Transformer architectures offer significant advantages regarding the generation of symbolic music; their capabilities for incorporating user preferences toward what they generate is being studied under many aspects. This paper studies the inclusion of predefined chord constraints in melodic harmonization, i.e., where a desired chord at a specific location is provided along with the melody as inputs and the autoregressive transformer model needs to incorporate the chord in the harmonization that it generates. The peculiarities of involving such constraints is discussed and an algorithm is proposed for tackling this task. This algorithm is called B* and it combines aspects of beam search and A* along with backtracking to force pretrained transformers to satisfy the chord constraints, at the correct onset position within the correct bar. The algorithm is brute-force and has exponential complexity in the worst case; however, this paper is a first attempt to highlight the difficulties of the problem and proposes an algorithm that offers many possibilities for improvements since it accommodates the involvement of heuristics.

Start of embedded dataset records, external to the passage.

File: config.mk
export PLATFORM = sky130hd
export DESIGN_NAME = pclk_ratio_monitor
export DESIGN_NICKNAME = d
export VERILOG_FILES = /design/src/rtl/pclk_mon_pkg.sv /design/src/rtl/edge_sync.sv /design/src/rtl/pclk_ratio_monitor.sv
export SDC_FILE = /design/constraint.sdc
export NUM_CORES = 1
export LEC_CHECK = 0
export ABC_CLOCK_PERIOD_IN_PS = 4770
export BUFFER_PORTS_ARGS = -buffer_cell sky130_fd_sc_hd__buf_2
export CAP_MARGIN = 20
export CORE_MARGIN = 4
export CORE_UTILIZATION = 50
export CTS_BUF_LIST = sky130_fd_sc_hd__clkbuf_8
export CTS_CLUSTER_SIZE = 20
export DETAILED_ROUTE_END_ITERATION = 8
export PLACE_DENSITY = 0.79
export SETUP_SLACK_MARGIN = 0.5
export SLEW_MARGIN = 20
export SYNTH_ARGS = -nofsm -noshare
export SYNTH_HDL_FRONTEND = slang
export SYNTH_SLANG_ARGS = --single-unit
File: constraint.sdc
create_clock -name Ref_Clk -period 4.77 [get_ports Ref_Clk]
set_input_delay 0.477 -clock Ref_Clk [delete_from_list [all_inputs] [get_ports Ref_Clk]]
set_output_delay 0.477 -clock Ref_Clk [all_outputs]
set_load 0.01 [all_outputs]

Proceedings of the 6th Conference on AI Music Creativity (AIMC 2025), Brussels, Belgium, September 10th-12th
FOS: Computer and information sciences, Sound (cs.SD), Sound, Artificial Intelligence (cs.AI), Artificial Intelligence, Symbolic Computation, Symbolic Computation (cs.SC)
FOS: Computer and information sciences, Sound (cs.SD), Sound, Artificial Intelligence (cs.AI), Artificial Intelligence, Symbolic Computation, Symbolic Computation (cs.SC)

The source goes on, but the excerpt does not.